Director: Michel Hazanavicius

Running Time: 111 Minutes

Certification: 15

Starring: Romain Duris, Bérénice Bejo, Grégory Gadebois, Finnegan Oldfield, Matilda Lutz, Sébastien Chassagne, Raphaël Quenard, Lyes Salem, Simone Hazanavicius, Agnès Hurstel, Charlie Dupont, Luàna Bajrami, Raïka Hazanavicius, Jean-Pascal Zadi, Yoshiko Takehara


After it's 2017 release in Japan, Shin'ichirō Ueda's One Cut of The Dead was a phenomenally crafted breath of fresh air for the zombie subgenre. Recommendations passed around carefully, ensuring the directions taken were preserved for further viewers to see why it was so magnificent. A remake was inevitable, although it comes from France with Academy-Award winning director Michel Hazanavicius taking the reins. After The Artist, the writer/director delivers another love-letter to filmmaking through an intense production on a zombie film.

Within an abandoned building, the shoot for a low-budget zombie movie is falling apart. The abusive director (Romain Duris) pushes the cast and crew with his hostile behaviour, yet that issue seems miniscule when zombies interrupt the shoot courtesy of an ancient curse. The same structure is followed as the original, while adding a meta element regarding remakes.

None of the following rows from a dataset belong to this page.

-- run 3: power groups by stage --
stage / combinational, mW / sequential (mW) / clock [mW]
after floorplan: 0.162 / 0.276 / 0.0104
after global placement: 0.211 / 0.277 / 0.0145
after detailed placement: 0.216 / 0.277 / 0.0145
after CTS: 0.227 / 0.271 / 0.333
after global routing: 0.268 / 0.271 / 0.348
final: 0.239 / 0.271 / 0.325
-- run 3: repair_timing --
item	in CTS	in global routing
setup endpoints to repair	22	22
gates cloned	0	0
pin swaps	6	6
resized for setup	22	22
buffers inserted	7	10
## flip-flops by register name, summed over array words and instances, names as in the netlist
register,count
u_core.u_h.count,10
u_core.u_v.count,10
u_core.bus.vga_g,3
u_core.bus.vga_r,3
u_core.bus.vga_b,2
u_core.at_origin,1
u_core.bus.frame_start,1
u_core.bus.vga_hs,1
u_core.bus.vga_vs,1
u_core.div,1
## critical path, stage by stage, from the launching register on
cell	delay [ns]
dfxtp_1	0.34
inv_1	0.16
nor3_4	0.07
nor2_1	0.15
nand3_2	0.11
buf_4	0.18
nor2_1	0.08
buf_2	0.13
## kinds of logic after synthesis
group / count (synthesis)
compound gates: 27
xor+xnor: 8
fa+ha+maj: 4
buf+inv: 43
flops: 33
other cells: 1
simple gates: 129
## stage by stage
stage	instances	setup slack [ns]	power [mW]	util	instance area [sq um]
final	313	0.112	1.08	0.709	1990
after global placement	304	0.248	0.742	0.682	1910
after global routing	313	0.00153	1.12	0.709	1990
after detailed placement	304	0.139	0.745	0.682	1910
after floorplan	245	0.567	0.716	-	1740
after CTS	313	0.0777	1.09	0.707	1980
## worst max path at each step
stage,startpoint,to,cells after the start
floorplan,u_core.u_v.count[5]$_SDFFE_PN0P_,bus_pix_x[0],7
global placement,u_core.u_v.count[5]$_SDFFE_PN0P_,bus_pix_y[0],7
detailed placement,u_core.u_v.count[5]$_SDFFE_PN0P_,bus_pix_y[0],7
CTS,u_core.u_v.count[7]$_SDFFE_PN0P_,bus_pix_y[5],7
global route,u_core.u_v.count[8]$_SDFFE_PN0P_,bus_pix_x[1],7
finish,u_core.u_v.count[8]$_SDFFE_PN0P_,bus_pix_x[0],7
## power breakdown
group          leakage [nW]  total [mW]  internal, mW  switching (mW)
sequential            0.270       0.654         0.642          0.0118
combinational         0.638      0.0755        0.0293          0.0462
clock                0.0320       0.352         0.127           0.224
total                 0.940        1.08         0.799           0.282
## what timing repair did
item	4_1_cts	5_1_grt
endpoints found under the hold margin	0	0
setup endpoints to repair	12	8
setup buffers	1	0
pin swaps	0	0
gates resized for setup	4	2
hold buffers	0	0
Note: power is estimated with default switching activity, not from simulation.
File: src/rtl/ext_reg_req_ctrl.sv
// Request sequencer between a CPU access port and one external register.
// Optional hung-target timeout: define EXT_REQ_TIMEOUT_EN.
module ext_reg_req_ctrl #(
  parameter int WIDTH    = 32,
  parameter int SUBWORDS = 1,
  parameter int SEL_W    = (SUBWORDS > 1) ? $clog2(SUBWORDS) : 1,
  parameter int TIMEOUT  = 16
) (
  input  logic                clk,
  input  logic                rst,
  input  logic                cpu_req_valid_i,
  output logic                cpu_req_ready_o,
  input  logic                cpu_req_is_wr_i,
  input  logic [SEL_W-1:0]    cpu_sel_i,
  input  logic [WIDTH-1:0]    cpu_wr_data_i,
  input  logic [WIDTH-1:0]    cpu_wr_biten_i,
  output logic                cpu_rsp_valid_o,
  output logic [WIDTH-1:0]    cpu_rsp_rd_data_o,
  output logic                cpu_rsp_err_o,
  output logic [SUBWORDS-1:0] ext_req_o,
  output logic                ext_req_is_wr_o,
  output logic [WIDTH-1:0]    ext_wr_data_o,
  output logic [WIDTH-1:0]    ext_wr_biten_o,
  input  logic                ext_rd_ack_i,
  input  logic [WIDTH-1:0]    ext_rd_data_i,
  input  logic                ext_wr_ack_i
);

  typedef enum logic [1:0] {IDLE, REQ, WAIT, RESP} state_e;

  localparam logic [SEL_W:0] SEL_LIM = (SEL_W+1)'(SUBWORDS);

  state_e              state_q, state_d;
  logic                ready_q, ready_d;
  logic                rsp_valid_q, rsp_valid_d;
  logic [WIDTH-1:0]    rsp_rd_data_q, rsp_rd_data_d;
  logic                rsp_err_q, rsp_err_d;
  logic [SUBWORDS-1:0] ext_req_q, ext_req_d;
  logic                is_wr_q, is_wr_d;
  logic [WIDTH-1:0]    wr_data_q, wr_data_d;
  logic [WIDTH-1:0]    wr_biten_q, wr_biten_d;
  logic                sel_oob, ack_match, timeout;

  assign sel_oob   = {1'b0, cpu_sel_i} >= SEL_LIM;
  assign ack_match = is_wr_q ? ext_wr_ack_i : ext_rd_ack_i;

`ifdef EXT_REQ_TIMEOUT_EN
  localparam int CNT_W = $clog2(TIMEOUT + 1);
  logic [CNT_W-1:0] cnt_q, cnt_d;

  // Counter reads k on the k-th WAIT cycle, so expiry lands where an ack
  // TIMEOUT cycles after ext_req would.
  assign timeout = (state_q == WAIT) && (cnt_q == CNT_W'(TIMEOUT));

  always_comb begin
    cnt_d = cnt_q;
    if (state_q == REQ)
      cnt_d = CNT_W'(1);
    else if (state_q == WAIT && cnt_q != CNT_W'(TIMEOUT))
      cnt_d = cnt_q + 1'b1;
  end

  always_ff @(posedge clk) begin
    if (!rst) cnt_q <= '0;
    else      cnt_q <= cnt_d;
  end
`else
  assign timeout = 1'b0;
`endif

  always_comb begin
    state_d       = state_q;
    rsp_valid_d   = 1'b0;
    rsp_rd_data_d = '0;
    rsp_err_d     = 1'b0;
    ext_req_d     = '0;
    is_wr_d       = is_wr_q;
    wr_data_d     = wr_data_q;
    wr_biten_d    = wr_biten_q;
    case (state_q)
      IDLE: begin
        if (cpu_req_valid_i && ready_q) begin
          if (sel_oob) begin
            state_d     = RESP;
            rsp_valid_d = 1'b1;
            rsp_err_d   = 1'b1;
          end else begin
            state_d    = REQ;
            ext_req_d  = SUBWORDS'(1) << cpu_sel_i;
            is_wr_d    = cpu_req_is_wr_i;
            wr_data_d  = cpu_wr_data_i;
            wr_biten_d = cpu_wr_biten_i;
          end
        end
      end
      REQ, WAIT: begin
        if (ack_match) begin
          state_d       = RESP;
          rsp_valid_d   = 1'b1;
          rsp_rd_data_d = is_wr_q ? '0 : ext_rd_data_i;
        end else if (timeout) begin
          state_d     = RESP;
          rsp_valid_d = 1'b1;
          rsp_err_d   = 1'b1;
        end else begin
          state_d = WAIT;
        end
      end
      RESP: begin
        state_d    = IDLE;
        is_wr_d    = 1'b0;
        wr_data_d  = '0;
        wr_biten_d = '0;
      end
      default: state_d = IDLE;
    endcase
    ready_d = (state_d == IDLE);
  end

  always_ff @(posedge clk) begin
    if (!rst) begin
      state_q       <= IDLE;
      ready_q       <= 1'b0;
      rsp_valid_q   <= 1'b0;
      rsp_rd_data_q <= '0;
      rsp_err_q     <= 1'b0;
      ext_req_q     <= '0;
      is_wr_q       <= 1'b0;
      wr_data_q     <= '0;
      wr_biten_q    <= '0;
    end else begin
      state_q       <= state_d;
      ready_q       <= ready_d;
      rsp_valid_q   <= rsp_valid_d;
      rsp_rd_data_q <= rsp_rd_data_d;
      rsp_err_q     <= rsp_err_d;
      ext_req_q     <= ext_req_d;
      is_wr_q       <= is_wr_d;
      wr_data_q     <= wr_data_d;
      wr_biten_q    <= wr_biten_d;
    end
  end

  assign cpu_req_ready_o   = ready_q;
  assign cpu_rsp_valid_o   = rsp_valid_q;
  assign cpu_rsp_rd_data_o = rsp_rd_data_q;
  assign cpu_rsp_err_o     = rsp_err_q;
  assign ext_req_o         = ext_req_q;
  assign ext_req_is_wr_o   = is_wr_q;
  assign ext_wr_data_o     = wr_data_q;
  assign ext_wr_biten_o    = wr_biten_q;

endmodule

Central to the unfolding narrative is Duris' director, trying to persevere through the difficulties while determined to get the necessary shots however possible. Laughs pop-up through the tale, particularly when the sound engineer's work intrudes during inconvenient moments, and there's some impact to the central relationship.



Part of the originals charm was how scrappy it felt, particularly in the first-act which used public-domain sound effects. This remake tries too hard to recapture that in artificial ways, and that's best shown in the use of Chelsea Dagger by The Fratellis. While Hazanavicius hits the same beats as the original, it's too hollow to work which leaves revelations landing with less effectiveness than they deserve.

The director's motto for making a film "Cheap, Fast, and Decent" recurs throughout, which is bitterly ironic when this remake was more expensive, longer, and worse than the original. Judged on its own merits, this French film is a great idea hampered by a lacklustre execution. To see the premise done right, the Japanese original is available to watch from many places.